═════ ENTRIES PROVIDED
$ cat src/rtl/bp_fe_queue_buffer_pkg.sv
// Shared FE/BE interface definitions: the FE queue entry and its width.
// The queue buffer sizes its storage from fe_queue_width_lp.
package bp_fe_queue_buffer_pkg;

  localparam int unsigned vaddr_width_lp  = 39;
  localparam int unsigned instr_width_lp  = 32;
  localparam int unsigned bp_meta_width_lp = 8;

  typedef enum logic [1:0] {
    e_fe_fetch       = 2'b00,
    e_fe_exception   = 2'b01,
    e_fe_icache_miss = 2'b10
  } bp_fe_queue_type_e;

  typedef struct packed {
    bp_fe_queue_type_e             msg_type;
    logic [vaddr_width_lp-1:0]     pc;
    logic [instr_width_lp-1:0]     instr;
    logic [bp_meta_width_lp-1:0]   branch_metadata;
  } bp_fe_queue_s;

  localparam int unsigned fe_queue_width_lp = $bits(bp_fe_queue_s);

endpackage

$ cat src/rtl/bsg_mem_1r1w.sv
// One write port, one asynchronous read port register file.
// Contents are never reset; readers must qualify data with their own valid.
module bsg_mem_1r1w #(
  parameter int unsigned width_p = 8,
  parameter int unsigned els_p   = 8,
  localparam int unsigned addr_width_lp = (els_p > 1) ? $clog2(els_p) : 1
) (
  input  logic                     w_clk_i,
  input  logic                     w_v_i,
  input  logic [addr_width_lp-1:0] w_addr_i,
  input  logic [width_p-1:0]       w_data_i,
  input  logic [addr_width_lp-1:0] r_addr_i,
  output logic [width_p-1:0]       r_data_o
);

  logic [width_p-1:0] mem_q [els_p];

  always_ff @(posedge w_clk_i) begin
    if (w_v_i) begin
      mem_q[w_addr_i] <= w_data_i;
    end
  end

  assign r_data_o = mem_q[r_addr_i];

endmodule

$ cat src/rtl/bp_fe_queue_buffer.sv
// FE queue with speculative read: entries are read (yumi), then later committed
// (deq) or replayed (roll). clr drops everything, including uncommitted reads.
module bp_fe_queue_buffer
  import bp_fe_queue_buffer_pkg::*;
#(
  parameter int unsigned els_p   = 8,
  parameter int unsigned width_p = fe_queue_width_lp
) (
  input  logic               clk_i,
  input  logic               reset_i,

  input  logic [width_p-1:0] data_i,
  input  logic               v_i,
  output logic               ready_o,

  output logic [width_p-1:0] data_o,
  output logic               v_o,
  input  logic               yumi_i,

  input  logic               clr_i,
  input  logic               roll_i,
  input  logic               deq_i
);

  localparam int unsigned addr_width_lp = $clog2(els_p);
  // Extra MSB separates full (distance els_p) from empty (distance 0).
  localparam int unsigned ptr_width_lp  = addr_width_lp + 1;
  localparam logic [ptr_width_lp-1:0] els_lp = ptr_width_lp'(els_p);

  logic [ptr_width_lp-1:0] wptr_q, wptr_d;
  logic [ptr_width_lp-1:0] rptr_q, rptr_d;
  logic [ptr_width_lp-1:0] cptr_q, cptr_d;
  logic [ptr_width_lp-1:0] cptr_deq;
  logic [ptr_width_lp-1:0] occupancy;
  logic                    enq;
  logic                    mem_w_v;

  // Status comes purely from registered pointers, so nothing passes through.
  assign occupancy = wptr_q - cptr_q;
  assign ready_o   = (occupancy != els_lp);
  assign v_o       = (rptr_q != wptr_q);
  assign enq       = v_i & ready_o;

  always_comb begin
    wptr_d   = wptr_q;
    rptr_d   = rptr_q;
    cptr_d   = cptr_q;
    mem_w_v  = 1'b0;
    cptr_deq = cptr_q + ptr_width_lp'(deq_i);
    if (clr_i) begin
      rptr_d = wptr_q;
      cptr_d = wptr_q;
    end else begin
      mem_w_v = enq;
      wptr_d  = wptr_q + ptr_width_lp'(enq);
      cptr_d  = cptr_deq;
      // Roll replays from the post-commit point and overrides any yumi.
      rptr_d  = roll_i ? cptr_deq : (rptr_q + ptr_width_lp'(yumi_i));
    end
  end

  always_ff @(posedge clk_i or posedge reset_i) begin
    if (reset_i) begin
      wptr_q <= '0;
      rptr_q <= '0;
      cptr_q <= '0;
    end else begin
      wptr_q <= wptr_d;
      rptr_q <= rptr_d;
      cptr_q <= cptr_d;
    end
  end

  bsg_mem_1r1w #(
    .width_p (width_p),
    .els_p   (els_p)
  ) mem (
    .w_clk_i  (clk_i),
    .w_v_i    (mem_w_v),
    .w_addr_i (wptr_q[addr_width_lp-1:0]),
    .w_data_i (data_i),
    .r_addr_i (rptr_q[addr_width_lp-1:0]),
    .r_data_o (data_o)
  );

`ifndef SYNTHESIS
  yumi_without_valid: assert property (@(posedge clk_i) disable iff (reset_i)
    yumi_i |-> v_o)
    else $error("bp_fe_queue_buffer: yumi_i while v_o=0");

  deq_without_read: assert property (@(posedge clk_i) disable iff (reset_i)
    deq_i |-> (cptr_q != rptr_q))
    else $error("bp_fe_queue_buffer: deq_i with no read-uncommitted entry");

  write_when_full: assert property (@(posedge clk_i) disable iff (reset_i)
    mem_w_v |-> ready_o)
    else $error("bp_fe_queue_buffer: entry written while ready_o=0");
`endif

endmodule
$ cat config.mk
export PLATFORM = sky130hd
export DESIGN_NAME = bp_fe_queue_buffer
export DESIGN_NICKNAME = d
export VERILOG_FILES = /design/src/rtl/bp_fe_queue_buffer_pkg.sv /design/src/rtl/bsg_mem_1r1w.sv /design/src/rtl/bp_fe_queue_buffer.sv
export SDC_FILE = /design/constraint.sdc
export NUM_CORES = 1
export LEC_CHECK = 0
export CORE_ASPECT_RATIO = 0.9
export CORE_MARGIN = 3
export CORE_UTILIZATION = 45
export CTS_BUF_LIST = sky130_fd_sc_hd__clkbuf_8
export CTS_CLUSTER_DIAMETER = 50
export DETAILED_ROUTE_END_ITERATION = 16
export PLACE_DENSITY = 0.7
export SYNTH_ARGS = -nofsm -noshare
export SYNTH_HDL_FRONTEND = slang
export SYNTH_HIERARCHICAL = 1
export SYNTH_SLANG_ARGS = --single-unit
$ cat constraint.sdc
create_clock -name clk_i -period 10.45 [get_ports clk_i]
set_input_delay 2.6125 -clock clk_i [delete_from_list [all_inputs] [get_ports clk_i]]
set_output_delay 2.6125 -clock clk_i [all_outputs]
set_load 0.005 [all_outputs]
* Word-level counts from Yosys, hierarchy flattened
Memory sizes are Yosys's and may differ from the RTL's.
Cells that the tools add are included.
Widths: inputs -> output; s select.
** Word-level totals
- Register bits :: 12
- Bits in latches :: 0
- Memory bits (writable) :: 648
- ROM bits :: 0
- Bits of input ports :: 88
- Output and inout bits :: 83
- Word-level logic and storage cells :: 17
- Memories kept :: 1
** Cells by class
- Add/sub/neg operators :: 4
- Multipliers :: 0
- Divide/modulo/power cells :: 0
- $lt $le $gt $ge :: 0
- Equality and inequality tests :: 2
- Shift operators :: 0
- Mux-type cells :: 6
- Bitwise gates (word level) :: 1
- Reductions and logical operators :: 0
** Memory list
- mem.mem_q :: words 8, width 81, rd ports 1, clocked after memory_dff 0, wr ports 1, RTL line bsg_mem_1r1w.sv:16 : logic [width_p-1:0] mem_q [els_p];
** Operators by type and width (count)
- $add 4x1->4 :: 3
- $mux 4 :: 3
- $ne 4x4->1 :: 1
- $ne 4x4->1 const B :: 1
- $sub 4x4->4 :: 1
- $mux 1 :: 3
- $and 1x1->1 :: 1

* Logic depth before layout (Yosys ltp)
- Word-level depth :: 6
- Gate-level depth with buffers :: 10
- Gate-level depth less buffers :: 10

* Modules after synthesis
Netlist, hierarchy kept.
** By module, submodules not included
- bsg_mem_1r1w :: instances 1, cells each 949, area an instance 24728.7 µm², seq. area each 19458.7 µm²
- bp_fe_queue_buffer :: instances 1, cells each 77, area an instance 779.5 µm², seq. area each 300.3 µm²

* Least setup slack after synthesis
No wires, ideal clock.
- Path type :: input to register
- Start :: input clr_i
- End :: memory mem/mem_q[4][0] (netlist name) (enable)
- Setup time :: 0.620 ns
- Arrival time :: 8.669 ns
- Data required time :: 9.830 ns
- Path slack :: 1.162 ns
- Cell stages on the path :: 5
- Path buffers :: 1
- Cell sequence :: clkbuf_1 > nand2b_1 > a21oi_1 > nand2_1 > nor3_1
** On the way
- Word-level cells in the longest chain between the ends :: 3
** RTL lines
- start, declared :: RTL line bp_fe_queue_buffer.sv:20 : input logic clr_i,
- $mux 1 :: RTL line bp_fe_queue_buffer.sv:50 : if (clr_i) begin
- net mem_w_v :: RTL line bp_fe_queue_buffer.sv:36 : logic mem_w_v;
- $mux 1 :: RTL line bsg_mem_1r1w.sv:19 : if (w_v_i) begin
- $mux 1 (implied by the code) :: RTL line bsg_mem_1r1w.sv:20 : mem_q[w_addr_i] <= w_data_i;
- end, declared :: RTL line bsg_mem_1r1w.sv:16
The timed path passes the listed nets, and every way through them passes these cells.

* Worst setup path after layout
- Start :: register rptr_q[0]
- End :: output data_o[12]
** On the way
- Word-level cells in the longest chain between the ends :: 1
** RTL lines
- start, declared :: RTL line bp_fe_queue_buffer.sv:31 : logic [ptr_width_lp-1:0] rptr_q, rptr_d;
- start signal, assigned :: RTL line bp_fe_queue_buffer.sv:69 : rptr_q <= rptr_d;
- $mem_v2 8x81
- end, declared :: RTL line bp_fe_queue_buffer.sv:16 : output logic [width_p-1:0] data_o,
No other way between the ends.

==> impl_metrics.toml <==
[timing]
slew_headroom_pct = 24.6
clock.fmax_ghz = 0.150
setup_violations = 0
rsz0062_at_grt = "false"
finalClockSkew_ns = 0.0241
hold_ws_ns = 0.618
finalMaxSlewViolations = 0
setup-tns-final_ns = 0
finalCritPeriodShare_pct = 63.7
worst_pin_slew_ns = 1.13
finalHoldViolCount = 0
fin_crit_ns = 6.66

[cts]
ctsHoldBuffers = 0
postCtsSetupRepairBufs = 0
clk_pin_slew_ns = 0.06
htree_levels = 3
clockBufferDepth = 3
clkSinkCount = 660
cts_buffers = 102
cts_tree = "done"
cts_resized = 0
clk_latency_ns = 0.69
clockRootBuffer = "clkbuf_8"

[pwr]
p_per_area_nw_per_um2 = 250
vdd_drop_max_mv = 0.227
p_leak_nw = 9.69

[finish]
area_growth_pct = 17.0
register_area_um2 = 19800
post-route-util_pct = 53.4
final_nets = 1368
drive_gt1_share_pct = 29.3
multi_input_area_um2 = 5420
num-fill-cells = 4223

[worst_hold_path]
hp-start = "wptr_q[3]$_DFFE_PP0N_"
hp-class = "reg -> reg"

[floorplanning]
die_area_um2 = 59600
io-pin-count = 171
start_util_pct = 45.6
die_w_um = 257
rows = 82
core_area_um2 = 55900
die_y_um = 232

[synth]
synth-simple-area-share_pct = 0.569
synth_nets = 1123
ys_types = 31
seq_area_frac_synth_pct = 77.5
yosysMostFrequentCell = "edfxtp_1"
synth_top_family_by_area = "multiplexers"
ys_top_cells_by_count = "edfxtp_1 (648), mux4_2 (161), mux2_4 (80)"
synth-edff-count = 648
synth_compound_area_share_pct = 0.284
avgSynthCellArea_um2 = 24.9
yosys_warnings = 6
synth_top_area_share_pct = 76.3
synth-seq-cells = 660
synth_area_leaders = "edfxtp_1 (76%), mux4_2 (14%), mux2_4 (4.7%), dfrtp_1 (1.2%), buf_12 (0.71%)"
netlist_area_um2 = 25500
synth-xor-area-share_pct = 0.446
synth_cells = 1026
yosysTopAreaCell = "edfxtp_1"
synth_mux_area_share_pct = 19.3
async_flop_share_pct = 1.82
synthAdderAreaFrac_pct = 0.441
ys.flop_type = "edfxtp_1"

[grt]
grt-ovfl-total = 0
antenna_found_initial = 5
grt_pass1_wl_um = 74800
grt_pass1_vias = 12200
gr-usage-all-layers_pct = 16.8
grt_max_degree = 121

[critical_path]
cp.required_ns = 7.84
critical_path.slowest_cell = "dfrtp_4"
worstSetupStartpoint = "rptr_q[0]$_DFF_PP0_"
crit_type = "reg -> out"
crit_path_start_kind = "flop"
max_stage_delay_ns = 1.04
crit_chain = "buf_12 -> mux4_2 -> mux2_4 -> clkdlybuf4s50_1"
crit_fanout = 120
worst_ep_arrival_time_ns = 4.05
reg2reg_from = "wptr_q[2]$_DFFE_PP0N_"
endpoint_kind = "primary output"

[detailed_routing]
wirelength_um = 49400
drt_first_pass_iters = 5
viasPerCell = 5.36
wl_per_cell_um = 23.5
ant_nets = 0
drc = 0
num_vias = 11300
first_iter_violations = 679

[job]
drv_cap = 0

[outcome]
run_status = "completed"

[placed_design]
dp.final_hpwl_um = 25300
routabilityCongestion = 0.698
io_buffers = 170
[worst max-delay path, delay by kind of cell, from the launching register on]
kind	cells	cell delay [ns]
buffers and inverters	2	1.31
DFF	1	1.04
muxes	2	0.93
[layer usage]
metal	track usage [%]	share of wire [%]
met5	0	0.11
met4	4.92	2.0
met3	4.71	5.7
met2	27.3	49
met1	22.5	43
[metrics by stage]
step | area (um2) | total power, mW | instances | setup WS (ns)
after floorplan | 25500 | 4.80 | 1026 | 1.16
after global placement | 28000 | 5.64 | 1923 | 4.28
after detailed placement | 28000 | 5.66 | 1923 | 4.20
after CTS | 29800 | 7.61 | 2104 | 3.57
after global routing | 29800 | 7.84 | 2104 | 3.42
final | 29900 | 7.48 | 2105 | 3.79
[cell families after synthesis]
| group | after synthesis |
|---|---|
| XOR/XNOR | 13 |
| flip-flops | 660 |
| buffers and inverters | 56 |
| adder cells (fa/ha/maj) | 9 |
| AND/OR/NAND/NOR | 28 |
| AO/OA/AOI/OAI | 12 |
| multiplexers | 248 |
[path summary, 6_finish.rpt]
path	depth (start not counted)	to	slack (ns)
max in group asynchronous	2	rptr_q[2]$_DFF_PP0_	7.79
setup reg to reg	8	mem/mem_q[2][14]$_DFFE_PP_	6.36
min in group asynchronous	2	rptr_q[0]$_DFF_PP0_	2.29
setup / recovery	4	data_o[12]	3.79
hold / removal	1	wptr_q[3]$_DFFE_PP0N_	0.62
hold reg to reg	1	wptr_q[3]$_DFFE_PP0N_	0.62
[placed cells by master (no fill, tap or decap), types with 2 or more instances in the layout]
master           instances
nor3_2                   2
nand2b_1                 6
buf_4                   17
nor2_4                   6
inv_6                    2
o21ai_0                  6
edfxtp_1               648
xnor2_1                 12
nand2_1                  7
buf_12                   2
clkdlybuf4s50_1        170
clkbuf_8               104
clkinv_2                 7
mux2_4                  80
bufinv_16                2
o21ai_1                  2
clkinv_1                20
dfrtp_4                  3
inv_8                    3
ha_1                     9
a21oi_1                  2
nand3_1                  2
inv_1                   50
mux2_2                   3
dfrtp_1                  9
mux4_2                 161
mux2i_1                  3
[power by group]
part           switching (mW)  total, mW  internal [mW]
logic                   0.901       2.24           1.34
clock network           0.952       1.93          0.974
registers               0.154       3.31           3.16
[sequential cells by signal (all words and copies together) (netlist names)]
register	cells
mem/mem_q	648
cptr_q	4
rptr_q	4
wptr_q	4
[area by class of cell]
type                            count  area share [%]
Antenna cell                        1         0.00838
Clock inverter                     77            1.30
Inverter                            8           0.101
Timing Repair Buffer              189            6.26
Clock buffer                      104            4.79
Multi-Input combinational cell    310            18.1
Sequential cell                   660            66.2
Tap cell                          756            3.17
No activity file was read; power rests on OpenSTA's default activity.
══════════
* EXERCISE DIRECTIONS
Please give an exact copy of the entries above, from the line with "viasPerCell = 5.36" down to the line with "multiplexers | 248 |", inclusive, and nothing else.

* RESPONSE BOX
viasPerCell = 5.36
wl_per_cell_um = 23.5
ant_nets = 0
drc = 0
num_vias = 11300
first_iter_violations = 679

[job]
drv_cap = 0

[outcome]
run_status = "completed"

[placed_design]
dp.final_hpwl_um = 25300
routabilityCongestion = 0.698
io_buffers = 170
[worst max-delay path, delay by kind of cell, from the launching register on]
kind	cells	cell delay [ns]
buffers and inverters	2	1.31
DFF	1	1.04
muxes	2	0.93
[layer usage]
metal	track usage [%]	share of wire [%]
met5	0	0.11
met4	4.92	2.0
met3	4.71	5.7
met2	27.3	49
met1	22.5	43
[metrics by stage]
step | area (um2) | total power, mW | instances | setup WS (ns)
after floorplan | 25500 | 4.80 | 1026 | 1.16
after global placement | 28000 | 5.64 | 1923 | 4.28
after detailed placement | 28000 | 5.66 | 1923 | 4.20
after CTS | 29800 | 7.61 | 2104 | 3.57
after global routing | 29800 | 7.84 | 2104 | 3.42
final | 29900 | 7.48 | 2105 | 3.79
[cell families after synthesis]
| group | after synthesis |
|---|---|
| XOR/XNOR | 13 |
| flip-flops | 660 |
| buffers and inverters | 56 |
| adder cells (fa/ha/maj) | 9 |
| AND/OR/NAND/NOR | 28 |
| AO/OA/AOI/OAI | 12 |
| multiplexers | 248 |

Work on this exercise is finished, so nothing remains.